Stored data entries:

++++++++

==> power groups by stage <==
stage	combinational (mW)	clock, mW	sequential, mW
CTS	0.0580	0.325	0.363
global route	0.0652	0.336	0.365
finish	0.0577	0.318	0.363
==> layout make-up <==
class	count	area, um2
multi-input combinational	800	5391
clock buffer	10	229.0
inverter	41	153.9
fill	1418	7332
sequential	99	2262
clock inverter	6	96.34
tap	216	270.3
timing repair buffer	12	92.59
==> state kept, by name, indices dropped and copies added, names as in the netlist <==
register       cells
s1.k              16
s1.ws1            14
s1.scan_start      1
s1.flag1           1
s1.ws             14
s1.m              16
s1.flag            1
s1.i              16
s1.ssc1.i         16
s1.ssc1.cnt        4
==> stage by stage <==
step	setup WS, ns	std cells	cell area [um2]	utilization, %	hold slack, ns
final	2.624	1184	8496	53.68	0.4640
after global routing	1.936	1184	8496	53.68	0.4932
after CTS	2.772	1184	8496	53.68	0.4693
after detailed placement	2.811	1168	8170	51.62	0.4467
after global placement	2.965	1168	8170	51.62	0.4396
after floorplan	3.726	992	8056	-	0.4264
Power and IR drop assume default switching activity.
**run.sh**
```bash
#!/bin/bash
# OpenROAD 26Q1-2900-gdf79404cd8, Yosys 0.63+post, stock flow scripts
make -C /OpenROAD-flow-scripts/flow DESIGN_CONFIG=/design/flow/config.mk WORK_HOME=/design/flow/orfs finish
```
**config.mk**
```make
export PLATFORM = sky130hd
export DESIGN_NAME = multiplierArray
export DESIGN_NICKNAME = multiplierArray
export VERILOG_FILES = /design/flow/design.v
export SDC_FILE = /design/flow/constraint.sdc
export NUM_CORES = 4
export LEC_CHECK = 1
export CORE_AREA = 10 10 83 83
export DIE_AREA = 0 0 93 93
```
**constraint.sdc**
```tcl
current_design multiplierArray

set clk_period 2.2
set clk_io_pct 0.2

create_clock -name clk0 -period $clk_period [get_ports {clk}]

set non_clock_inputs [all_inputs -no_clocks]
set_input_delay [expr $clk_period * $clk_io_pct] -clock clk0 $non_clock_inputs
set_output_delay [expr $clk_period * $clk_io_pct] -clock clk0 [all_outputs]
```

++++++++

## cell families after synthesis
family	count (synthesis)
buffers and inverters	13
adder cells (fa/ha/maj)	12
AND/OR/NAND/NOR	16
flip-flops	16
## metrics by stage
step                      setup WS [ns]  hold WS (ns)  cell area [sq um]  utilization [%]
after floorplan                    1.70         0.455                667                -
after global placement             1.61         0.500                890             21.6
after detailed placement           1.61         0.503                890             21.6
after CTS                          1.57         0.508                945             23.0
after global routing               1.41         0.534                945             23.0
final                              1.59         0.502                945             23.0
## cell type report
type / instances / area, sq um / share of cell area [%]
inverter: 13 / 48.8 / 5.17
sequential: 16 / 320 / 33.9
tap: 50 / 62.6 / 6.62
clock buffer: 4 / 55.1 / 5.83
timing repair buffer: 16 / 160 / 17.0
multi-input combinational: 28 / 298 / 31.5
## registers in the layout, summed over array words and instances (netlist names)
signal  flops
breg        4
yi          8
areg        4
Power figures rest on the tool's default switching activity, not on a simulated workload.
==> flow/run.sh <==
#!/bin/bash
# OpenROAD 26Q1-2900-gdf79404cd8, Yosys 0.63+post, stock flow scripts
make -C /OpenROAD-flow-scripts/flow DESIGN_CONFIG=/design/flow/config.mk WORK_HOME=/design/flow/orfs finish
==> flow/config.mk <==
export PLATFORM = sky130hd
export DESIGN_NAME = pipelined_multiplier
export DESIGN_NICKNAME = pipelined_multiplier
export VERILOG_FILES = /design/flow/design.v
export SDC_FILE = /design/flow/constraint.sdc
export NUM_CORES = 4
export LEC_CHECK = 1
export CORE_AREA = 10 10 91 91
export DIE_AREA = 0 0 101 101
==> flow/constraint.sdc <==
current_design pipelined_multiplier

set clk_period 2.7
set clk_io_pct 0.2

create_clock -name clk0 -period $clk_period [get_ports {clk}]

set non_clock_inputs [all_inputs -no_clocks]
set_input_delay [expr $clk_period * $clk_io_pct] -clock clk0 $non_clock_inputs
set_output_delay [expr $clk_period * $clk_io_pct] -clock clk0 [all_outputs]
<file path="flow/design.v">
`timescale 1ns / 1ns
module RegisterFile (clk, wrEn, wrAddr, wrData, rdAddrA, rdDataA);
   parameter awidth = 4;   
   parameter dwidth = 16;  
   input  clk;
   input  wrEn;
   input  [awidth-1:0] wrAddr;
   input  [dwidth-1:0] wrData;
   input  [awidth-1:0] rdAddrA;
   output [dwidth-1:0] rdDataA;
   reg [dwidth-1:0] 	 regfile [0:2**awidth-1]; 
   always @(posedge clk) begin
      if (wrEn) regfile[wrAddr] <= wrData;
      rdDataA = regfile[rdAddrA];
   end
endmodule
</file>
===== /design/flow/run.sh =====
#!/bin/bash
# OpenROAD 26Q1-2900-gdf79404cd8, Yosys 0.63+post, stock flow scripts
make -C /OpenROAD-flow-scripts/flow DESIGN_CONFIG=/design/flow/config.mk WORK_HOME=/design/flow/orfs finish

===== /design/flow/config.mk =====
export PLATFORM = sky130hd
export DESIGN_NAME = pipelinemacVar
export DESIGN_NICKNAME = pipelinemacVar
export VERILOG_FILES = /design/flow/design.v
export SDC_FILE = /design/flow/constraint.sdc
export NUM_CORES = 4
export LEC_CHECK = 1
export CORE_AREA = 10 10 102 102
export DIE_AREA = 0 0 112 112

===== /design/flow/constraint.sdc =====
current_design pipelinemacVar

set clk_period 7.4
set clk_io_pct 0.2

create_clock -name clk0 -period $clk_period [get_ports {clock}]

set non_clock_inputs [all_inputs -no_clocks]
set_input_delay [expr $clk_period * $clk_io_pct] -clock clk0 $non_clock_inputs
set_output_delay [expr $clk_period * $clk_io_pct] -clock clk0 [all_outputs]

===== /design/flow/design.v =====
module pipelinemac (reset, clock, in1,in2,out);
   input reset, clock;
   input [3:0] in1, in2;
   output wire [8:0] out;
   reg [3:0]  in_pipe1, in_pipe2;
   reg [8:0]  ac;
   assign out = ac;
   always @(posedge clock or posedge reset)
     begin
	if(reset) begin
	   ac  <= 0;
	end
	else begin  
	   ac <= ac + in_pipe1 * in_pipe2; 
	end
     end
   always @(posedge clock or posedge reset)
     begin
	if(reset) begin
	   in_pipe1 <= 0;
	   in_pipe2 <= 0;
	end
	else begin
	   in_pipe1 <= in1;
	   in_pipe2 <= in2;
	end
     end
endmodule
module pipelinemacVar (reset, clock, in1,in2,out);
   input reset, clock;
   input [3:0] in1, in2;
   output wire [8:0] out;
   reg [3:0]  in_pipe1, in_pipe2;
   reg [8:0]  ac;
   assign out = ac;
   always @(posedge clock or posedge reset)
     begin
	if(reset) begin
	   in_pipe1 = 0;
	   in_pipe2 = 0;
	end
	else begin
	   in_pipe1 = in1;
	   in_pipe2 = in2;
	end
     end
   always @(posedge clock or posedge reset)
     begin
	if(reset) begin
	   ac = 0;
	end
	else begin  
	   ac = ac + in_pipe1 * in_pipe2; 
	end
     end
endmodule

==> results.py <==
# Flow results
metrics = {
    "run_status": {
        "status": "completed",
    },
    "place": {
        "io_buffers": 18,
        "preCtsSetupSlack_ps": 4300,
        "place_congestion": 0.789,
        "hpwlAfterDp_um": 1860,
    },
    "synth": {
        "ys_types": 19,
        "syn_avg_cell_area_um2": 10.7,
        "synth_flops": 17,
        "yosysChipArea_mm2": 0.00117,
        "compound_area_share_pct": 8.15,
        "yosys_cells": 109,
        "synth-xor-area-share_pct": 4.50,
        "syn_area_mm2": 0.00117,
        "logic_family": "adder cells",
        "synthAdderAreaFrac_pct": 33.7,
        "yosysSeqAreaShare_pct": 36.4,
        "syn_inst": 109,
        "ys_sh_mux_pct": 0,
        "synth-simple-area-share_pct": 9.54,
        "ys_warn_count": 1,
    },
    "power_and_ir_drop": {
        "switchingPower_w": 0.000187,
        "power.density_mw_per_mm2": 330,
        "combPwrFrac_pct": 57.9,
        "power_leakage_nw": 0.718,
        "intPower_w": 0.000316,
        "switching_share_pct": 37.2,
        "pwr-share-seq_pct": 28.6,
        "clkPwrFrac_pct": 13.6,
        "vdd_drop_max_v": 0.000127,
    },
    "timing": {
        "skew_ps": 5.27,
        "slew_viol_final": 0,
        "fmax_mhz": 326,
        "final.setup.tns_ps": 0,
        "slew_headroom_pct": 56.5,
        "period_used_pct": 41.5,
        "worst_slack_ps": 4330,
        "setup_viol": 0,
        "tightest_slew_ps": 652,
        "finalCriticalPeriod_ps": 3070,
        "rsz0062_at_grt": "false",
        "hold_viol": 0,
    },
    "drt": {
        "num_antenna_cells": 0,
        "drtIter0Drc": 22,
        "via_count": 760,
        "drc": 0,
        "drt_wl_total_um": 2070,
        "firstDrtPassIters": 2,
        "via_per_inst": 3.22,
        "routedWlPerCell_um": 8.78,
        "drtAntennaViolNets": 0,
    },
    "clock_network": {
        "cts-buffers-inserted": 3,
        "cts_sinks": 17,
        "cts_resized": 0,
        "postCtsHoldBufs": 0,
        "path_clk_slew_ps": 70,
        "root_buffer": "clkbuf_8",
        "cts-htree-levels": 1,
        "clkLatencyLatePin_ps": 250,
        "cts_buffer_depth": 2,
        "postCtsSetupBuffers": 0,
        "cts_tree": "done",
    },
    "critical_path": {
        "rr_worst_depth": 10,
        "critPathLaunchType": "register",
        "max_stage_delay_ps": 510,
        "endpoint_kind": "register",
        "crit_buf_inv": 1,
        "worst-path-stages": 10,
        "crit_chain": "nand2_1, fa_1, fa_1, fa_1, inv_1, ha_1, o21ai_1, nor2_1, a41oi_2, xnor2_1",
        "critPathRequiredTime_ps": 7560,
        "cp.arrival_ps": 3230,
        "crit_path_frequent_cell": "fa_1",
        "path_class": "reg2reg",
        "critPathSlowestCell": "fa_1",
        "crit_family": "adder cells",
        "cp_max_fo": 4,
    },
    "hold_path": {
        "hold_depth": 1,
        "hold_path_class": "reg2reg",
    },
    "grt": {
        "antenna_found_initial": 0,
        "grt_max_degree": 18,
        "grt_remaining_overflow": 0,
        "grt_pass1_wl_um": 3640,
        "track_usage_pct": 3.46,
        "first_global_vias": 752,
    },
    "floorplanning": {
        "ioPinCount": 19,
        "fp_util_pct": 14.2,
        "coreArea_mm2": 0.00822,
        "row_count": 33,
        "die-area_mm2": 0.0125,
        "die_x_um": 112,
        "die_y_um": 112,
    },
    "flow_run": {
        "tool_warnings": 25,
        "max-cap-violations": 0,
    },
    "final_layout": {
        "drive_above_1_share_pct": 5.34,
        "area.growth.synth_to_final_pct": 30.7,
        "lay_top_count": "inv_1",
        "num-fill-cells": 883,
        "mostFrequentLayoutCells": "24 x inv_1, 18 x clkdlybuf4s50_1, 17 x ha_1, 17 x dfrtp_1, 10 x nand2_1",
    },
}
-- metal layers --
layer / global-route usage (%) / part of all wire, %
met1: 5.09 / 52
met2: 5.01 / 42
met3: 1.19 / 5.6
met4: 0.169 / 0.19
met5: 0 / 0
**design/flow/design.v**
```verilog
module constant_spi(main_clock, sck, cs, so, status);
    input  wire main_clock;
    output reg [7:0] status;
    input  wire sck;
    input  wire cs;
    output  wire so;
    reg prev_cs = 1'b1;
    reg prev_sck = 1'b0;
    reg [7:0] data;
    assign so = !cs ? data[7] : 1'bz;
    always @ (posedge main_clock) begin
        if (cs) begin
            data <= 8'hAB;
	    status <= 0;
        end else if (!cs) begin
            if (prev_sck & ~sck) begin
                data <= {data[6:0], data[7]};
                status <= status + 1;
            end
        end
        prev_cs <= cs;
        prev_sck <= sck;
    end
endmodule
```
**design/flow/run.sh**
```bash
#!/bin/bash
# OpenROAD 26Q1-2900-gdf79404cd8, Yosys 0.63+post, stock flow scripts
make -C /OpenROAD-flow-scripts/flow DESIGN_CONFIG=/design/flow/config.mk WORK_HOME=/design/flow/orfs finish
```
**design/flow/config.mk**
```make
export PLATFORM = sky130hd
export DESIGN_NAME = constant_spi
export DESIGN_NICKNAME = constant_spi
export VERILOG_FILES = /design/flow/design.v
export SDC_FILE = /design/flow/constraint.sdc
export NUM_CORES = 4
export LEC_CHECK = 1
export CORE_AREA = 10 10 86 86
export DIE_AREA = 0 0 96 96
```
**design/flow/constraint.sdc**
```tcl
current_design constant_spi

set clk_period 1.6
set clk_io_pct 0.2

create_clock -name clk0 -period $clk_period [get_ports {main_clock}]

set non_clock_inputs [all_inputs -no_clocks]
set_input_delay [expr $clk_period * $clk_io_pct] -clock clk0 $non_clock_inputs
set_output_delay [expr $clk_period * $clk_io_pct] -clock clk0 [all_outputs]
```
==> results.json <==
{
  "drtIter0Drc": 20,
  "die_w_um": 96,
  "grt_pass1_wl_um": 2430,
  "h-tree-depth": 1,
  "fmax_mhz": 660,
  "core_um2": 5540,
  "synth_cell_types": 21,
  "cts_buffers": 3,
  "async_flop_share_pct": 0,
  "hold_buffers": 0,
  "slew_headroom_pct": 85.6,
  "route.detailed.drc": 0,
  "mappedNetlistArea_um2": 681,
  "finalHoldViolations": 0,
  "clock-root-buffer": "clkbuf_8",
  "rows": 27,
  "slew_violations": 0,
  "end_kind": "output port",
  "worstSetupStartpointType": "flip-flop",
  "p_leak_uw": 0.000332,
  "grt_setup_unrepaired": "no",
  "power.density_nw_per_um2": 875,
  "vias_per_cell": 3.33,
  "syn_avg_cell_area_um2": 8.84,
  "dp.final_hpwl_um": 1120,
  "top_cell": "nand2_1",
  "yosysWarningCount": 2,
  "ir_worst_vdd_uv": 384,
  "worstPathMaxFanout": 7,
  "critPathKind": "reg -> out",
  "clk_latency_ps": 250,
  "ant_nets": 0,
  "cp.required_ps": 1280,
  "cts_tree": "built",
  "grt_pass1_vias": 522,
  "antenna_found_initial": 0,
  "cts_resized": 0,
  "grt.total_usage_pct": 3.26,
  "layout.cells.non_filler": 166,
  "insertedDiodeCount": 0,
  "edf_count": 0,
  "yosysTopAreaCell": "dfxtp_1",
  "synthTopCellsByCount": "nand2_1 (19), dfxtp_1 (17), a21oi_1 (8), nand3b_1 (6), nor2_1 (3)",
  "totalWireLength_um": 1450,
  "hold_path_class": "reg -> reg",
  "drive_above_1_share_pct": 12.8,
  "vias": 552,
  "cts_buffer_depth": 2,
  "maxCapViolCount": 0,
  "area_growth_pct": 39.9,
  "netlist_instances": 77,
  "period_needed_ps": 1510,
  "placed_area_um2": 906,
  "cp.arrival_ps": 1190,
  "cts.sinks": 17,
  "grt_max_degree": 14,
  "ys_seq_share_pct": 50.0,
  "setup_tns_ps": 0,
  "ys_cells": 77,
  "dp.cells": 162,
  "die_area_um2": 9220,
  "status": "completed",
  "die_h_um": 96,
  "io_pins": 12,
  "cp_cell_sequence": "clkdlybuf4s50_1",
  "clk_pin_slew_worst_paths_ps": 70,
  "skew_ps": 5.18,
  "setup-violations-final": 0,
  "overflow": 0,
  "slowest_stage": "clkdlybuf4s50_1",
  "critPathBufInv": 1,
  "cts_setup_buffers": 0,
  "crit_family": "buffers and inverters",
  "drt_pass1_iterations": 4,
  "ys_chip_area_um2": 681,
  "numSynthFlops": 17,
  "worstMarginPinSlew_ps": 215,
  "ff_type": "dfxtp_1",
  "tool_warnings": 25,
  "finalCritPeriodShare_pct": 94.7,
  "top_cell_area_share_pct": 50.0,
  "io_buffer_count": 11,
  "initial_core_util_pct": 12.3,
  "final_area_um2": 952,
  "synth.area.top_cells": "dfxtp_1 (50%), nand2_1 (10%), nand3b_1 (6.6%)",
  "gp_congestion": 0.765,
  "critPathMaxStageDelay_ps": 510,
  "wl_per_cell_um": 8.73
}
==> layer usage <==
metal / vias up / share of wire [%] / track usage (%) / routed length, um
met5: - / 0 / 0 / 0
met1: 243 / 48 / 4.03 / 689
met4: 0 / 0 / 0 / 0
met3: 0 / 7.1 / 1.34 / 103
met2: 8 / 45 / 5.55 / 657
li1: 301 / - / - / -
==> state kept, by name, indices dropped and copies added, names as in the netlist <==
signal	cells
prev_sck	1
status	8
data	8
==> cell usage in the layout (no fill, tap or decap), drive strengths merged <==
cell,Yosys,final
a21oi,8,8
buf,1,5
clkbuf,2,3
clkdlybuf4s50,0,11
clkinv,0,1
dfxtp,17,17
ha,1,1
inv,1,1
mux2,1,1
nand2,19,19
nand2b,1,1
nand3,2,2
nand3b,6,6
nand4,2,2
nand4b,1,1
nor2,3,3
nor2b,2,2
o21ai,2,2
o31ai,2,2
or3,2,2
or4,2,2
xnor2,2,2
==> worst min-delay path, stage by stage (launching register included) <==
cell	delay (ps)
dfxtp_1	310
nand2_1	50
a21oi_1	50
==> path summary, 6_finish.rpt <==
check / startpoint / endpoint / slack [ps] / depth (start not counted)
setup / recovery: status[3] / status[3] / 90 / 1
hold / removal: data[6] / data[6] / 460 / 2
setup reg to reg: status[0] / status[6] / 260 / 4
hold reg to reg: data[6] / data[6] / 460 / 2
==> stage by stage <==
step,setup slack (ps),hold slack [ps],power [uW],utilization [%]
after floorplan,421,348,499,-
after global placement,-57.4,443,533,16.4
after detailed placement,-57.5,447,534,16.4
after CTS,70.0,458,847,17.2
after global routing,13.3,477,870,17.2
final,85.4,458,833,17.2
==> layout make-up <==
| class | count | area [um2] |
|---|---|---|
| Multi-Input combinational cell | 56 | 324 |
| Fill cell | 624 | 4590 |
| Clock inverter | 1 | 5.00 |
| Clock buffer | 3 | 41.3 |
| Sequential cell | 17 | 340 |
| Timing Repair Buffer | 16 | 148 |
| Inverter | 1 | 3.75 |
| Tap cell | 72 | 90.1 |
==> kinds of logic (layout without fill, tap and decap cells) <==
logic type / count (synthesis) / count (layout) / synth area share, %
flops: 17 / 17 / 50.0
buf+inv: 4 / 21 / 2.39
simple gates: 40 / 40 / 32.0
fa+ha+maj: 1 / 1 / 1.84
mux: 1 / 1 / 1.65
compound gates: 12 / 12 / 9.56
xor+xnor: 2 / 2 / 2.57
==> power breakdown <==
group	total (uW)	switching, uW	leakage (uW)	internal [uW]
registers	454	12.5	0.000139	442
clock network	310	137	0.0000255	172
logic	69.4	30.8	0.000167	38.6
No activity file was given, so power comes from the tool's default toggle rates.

++++++++

__Task details__: Above this instruction are the records; retype exactly the lines from the one containing "## cell families after synthesis" up to and including the one containing "setup WS [ns]".

__The completed task__:
## cell families after synthesis
family	count (synthesis)
buffers and inverters	13
adder cells (fa/ha/maj)	12
AND/OR/NAND/NOR	16
flip-flops	16
## metrics by stage
step                      setup WS [ns]  hold WS (ns)  cell area [sq um]  utilization [%]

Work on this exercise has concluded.